Elsewhere in the region, a one-eyed man (Rajat Kapoor) searches for Rukhsana, and a medical professional (Ritabhari Chakraborty) wonders about the elusiveness of the fellow she loves.

Pari is not without its weaknesses. Among other things, some of the information about Rukhsana’s background remains fuzzy right till the end, and Kapoor’s character uses the words “pari” and “peri” interchangeably but with different pronunciations within the span of two sentences in one scene.

There is also a conversation between Arnab and his fiancée that flirts with a needless intellectualisation of the goings-on in the film. Fortunately, that exchange is so brief as to barely matter. It is unnecessary anyway, since by then Pari is well on its way to fulfilling its goal of frightening the living daylights out of the viewer.

This is not to say that Pari is unintelligent – no horror film is, if it is effective in being terrifying. Writer-director Prosit Roy and his co-writer Abhishek Banerjee are aware of the wave of Islamophobia sweeping across today’s India, prevailing prejudices against spinsters and the assumptions made about women who have undergone abortions. They use these to raise our expectations in one direction while Pari heads off in another.

(Spoiler alert) The same tactic is employed with the usual clichés that makers of fearfests tend to resort to. When you are expecting a manipulative screeching sound in the background, it does not come. When you are expecting an old man to repeat an action with a glass eye, he does not. That first scene featuring that artificial appendage and a cleansing routine sickened me because it felt gratuitous, but in the end, when the eye came back to haunt us, I realised that the director was having a spot of fun with us, knowing well that many Indian viewers tend to have low expectations while watching home-grown paranormal films because our film industries do not do the genre well.

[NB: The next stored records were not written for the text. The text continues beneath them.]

==> src/l2nv_pkg.sv <==
// ----------------------------------------------------------------------------
// l2nv_pkg
// Shared types, register indexes and the reciprocal square root seed table.
// ----------------------------------------------------------------------------
`timescale 1ns / 1ps
`default_nettype none

package l2nv_pkg;

    localparam int SUM_W   = 38;
    localparam int S_W     = 39;
    localparam int LEN_W   = 7;
    localparam int DATA_W  = 16;
    localparam int ADDR_W  = 2;

    localparam logic [ADDR_W-1:0] CFG_EPSILON     = 2'd0;
    localparam logic [ADDR_W-1:0] CFG_QUERY_SCALE = 2'd1;
    localparam logic [ADDR_W-1:0] CFG_VECTOR_LEN  = 2'd2;

    localparam logic [DATA_W-1:0] SCALE_ONE = 16'd4096;

    // One finished vector handed from the front to the back
    typedef struct packed {
        logic [S_W-1:0]    s;
        logic [DATA_W-1:0] scale;
        logic [LEN_W-1:0]  n;
        logic              bank;
    } job_t;

    // Q1.30 seed for rsqrt, indexed by the top three bits of the Q2.30 mantissa
    function automatic logic [31:0] seed_lut(input logic [2:0] idx);
        logic [31:0] r;
        unique case (idx)
            3'd0:    r = 32'd1073741824;
            3'd1:    r = 32'd1073741824;
            3'd2:    r = 32'd960383884;
            3'd3:    r = 32'd811672540;
            3'd4:    r = 32'd715827883;
            3'd5:    r = 32'd647490683;
            3'd6:    r = 32'd595604799;
            default: r = 32'd554477913;
        endcase
        return r;
    endfunction

endpackage

`default_nettype wire

==> src/l2nv_buf.sv <==
// ----------------------------------------------------------------------------
// l2nv_buf
// Two-bank element store, one write port and one registered read port.
// ----------------------------------------------------------------------------
`timescale 1ns / 1ps
`default_nettype none

module l2nv_buf #(
    parameter int AW = 6
) (
    input  wire                          aclk,
    input  wire                          wr_en,
    input  wire  [AW:0]                  wr_addr,
    input  wire  [l2nv_pkg::DATA_W-1:0]  wr_data,
    input  wire  [AW:0]                  rd_addr,
    output logic [l2nv_pkg::DATA_W-1:0]  rd_data
);

    logic [l2nv_pkg::DATA_W-1:0] mem [2**(AW+1)];

    always_ff @(posedge aclk) begin
        if (wr_en) begin
            mem[wr_addr] <= wr_data;
        end
        rd_data <= mem[rd_addr];
    end

endmodule

`default_nettype wire

==> config.mk <==
export PLATFORM = sky130hd
export DESIGN_NAME = l2nv_buf
export DESIGN_NICKNAME = d
export VERILOG_FILES = /design/src/l2nv_pkg.sv /design/src/l2nv_buf.sv
export SDC_FILE = /design/constraint.sdc
export NUM_CORES = 2
export LEC_CHECK = 0
export BUFFER_PORTS_ARGS = -buffer_cell sky130_fd_sc_hd__buf_2
export CORE_MARGIN = 1
export CORE_UTILIZATION = 55
export DETAILED_ROUTE_END_ITERATION = 7
export PLACE_DENSITY = 0.73
export SLEW_MARGIN = 10
export SYNTH_ARGS = -nofsm -noshare
export SYNTH_HDL_FRONTEND = slang
export SYNTH_SLANG_ARGS = --single-unit
==> constraint.sdc <==
create_clock -name aclk -period 3.3 [get_ports aclk]
set_input_delay 0.66 -clock aclk [delete_from_list [all_inputs] [get_ports aclk]]
set_output_delay 0.66 -clock aclk [all_outputs]
set_load 0.05 [all_outputs]
==> results by group <==
Setup path
  • Slowest-stage cell, CP: mux4_2
  • Critical-path cell list: buf_8 > buf_12 > buf_12 > buf_12 > mux4_2 > mux4_2 > mux4_2 > mux2_2
  • Crit path capture type: register
  • CP startpoint kind: input port
  • Worst Path Required: 4.03 ns
  • Slowest cell delay on critical path: 0.57 ns
  • Crit path DAT: 3.43 ns
  • Critical path class: in -> reg
  • Worst Path Max Fanout: 24

Clocking
  • Root buf cell: clkbuf_16
  • Clock Sinks: 2064
  • CTS hold repair buffers: 0
  • CTS H-tree depth: 4
  • Clock Latency Late Sink: 0.84 ns
  • Resize count post-CTS: 0
  • Clock Pin Slew Worst Setup and Hold Paths: 0.06 ns
  • Clock tree buffer depth: 3
  • TritonCTS Buffers: 195
  • Post-CTS Repair Setup Buffers: 0
  • CTS tree: yes

Detailed routing
  • First-pass iteration count of the detailed router: 5
  • Via count: 36.8k
  • # DRC: 0
  • DRT antenna net count: 0
  • Vias/cell: 6.64
  • Starting DRC count in detailed routing: 5063
  • WL/cell: 34.8 um
  • Total Routed Length: 193 mm

Synth
  • Post-synth ARST share: 0
  • Post-synth EDFFs: 2048
  • Area leader, netlist: edfxtp_1
  • Synth Instances: 3086
  • Synth area leaders: edfxtp_1, mux4_2, nor2_1, dfxtp_1, clkbuf_1
  • Seq/Total Area, Yosys: 0.787
  • Mean area per synthesized cell: 25.4 um2
  • Count leader, synth: edfxtp_1
  • Syn nets: 3118
  • Yosys reg bits: 2064
  • Post-synth cell types: 17
  • Synth cell count leaders: edfxtp_1, mux4_2, nor2_1
  • Syn. warnings: 0
  • Synth top area share: 0.783
  • Cell Area, Synth: 78500 um2
  • Dominant synthesized flop cell: edfxtp_1

Power and ir drop
  • Total power: 0.0539 W
  • Pwr/cell area: 598 nW/um2
  • Static power due to leakage: 28.2 nW
  • Maximum VDD drop: 0.000652 V

Layout
  • Post-layout util: 0.636
  • Nets: 3516
  • Area grow syn2layout: 14.7%
  • Layout cells sized above 1: 0.368
  • Fin area: 90100 um2

Run status
  • Status: finished clean

Placement
  • Area post-placement: 83800 um2
  • HPWL after DPL: 113 mm
  • Placement Setup Slack: -0.250 ns
  • Gpl congestion: 0.842
  • Port bufs: 47

Global route
  • Vias in the first global route: 37.9k
  • First-pass GRT wire length: 275 mm
  • Total congestion overflow: 0
  • Total GRT Usage: 0.272
  • Largest net degree at the start of global routing: 129
  • Initial antenna violation count: 25

STA
  • Final hold viol count: 0
  • Fin crit share: 0.818
  • Fmax achieved: 370 MHz
  • Measured slew at the worst slew-check pin: 1.03 ns
  • Pins Over Slew Limit: 0
  • Slew HR: 0.310
  • Worst hold slack: 0.195 ns
  • Fin crit period: 2.70 ns
  • RSZ-0062 raised after global routing: false
  • Final setup fails: 0
  • Final setup margin: 0.599 ns
  • Clock Skews: 0.0664 ns

Min path
  • Worst min path class: in -> reg

Floorplan
  • Starting Density: 0.555
  • Die Width: 380 um
  • Io pins: 48
  • Core area: 142000 um2
  • Die span in y: 380 um
  • # rows: 138
  • Die area: 144000 um2

Job
  • Max-cap violations: 0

In Pari’s bloodiest portion, while the colour red screams off the screen, as disturbing as the visible gore is the expectation of how much more we will see being spilled (but do not). (Spoiler alert ends)

The director’s job is made easier by one of the best casts assembled for a spook flick. Anushka Sharma is the perfect combination of innocent and enigmatic, frail and fearsome as Rukhsana. She delivers an image-defying performance that is designed to elicit pity and dread in equal measure, from the audience and from Arnab. The fact that the star has chosen to produce this shockathon (she is one of the few female actors in Bollywood to turn producer) speaks volumes about the risk-taking streak she has brought to her career so far.

Parambrata Chattopadhyay’s filmography is dominated by Bengali cinema. He made his Bollywood debut with an endearing performance in the Vidya Balan-starrer Kahaani (2012) and brings the same quality to his well-meaning but ultimately flawed Arnab.

These two central artistes have solid backing from veteran Rajat Kapoor, who is utterly chilling, and his shadowy gang, and from newcomers Preeti Sharma and Ritabhari Chakraborty.

Everything in Pari – from its art design to the background score and sound design (refreshingly non-grating considering the traditions of the genre in Bollywood), even the sketches accompanying the credits – works towards sustaining our sense of foreboding about what is to come in that next shot, around that next corner, behind that next door, beyond that next street, after that final name rolls off the screen.

Greater clarity in Rukhsana’s back story would have helped, but for now, I am too busy trying to recover from that petrifying passage in Pari when I finally shut my eyes for a moment because I could take it no more.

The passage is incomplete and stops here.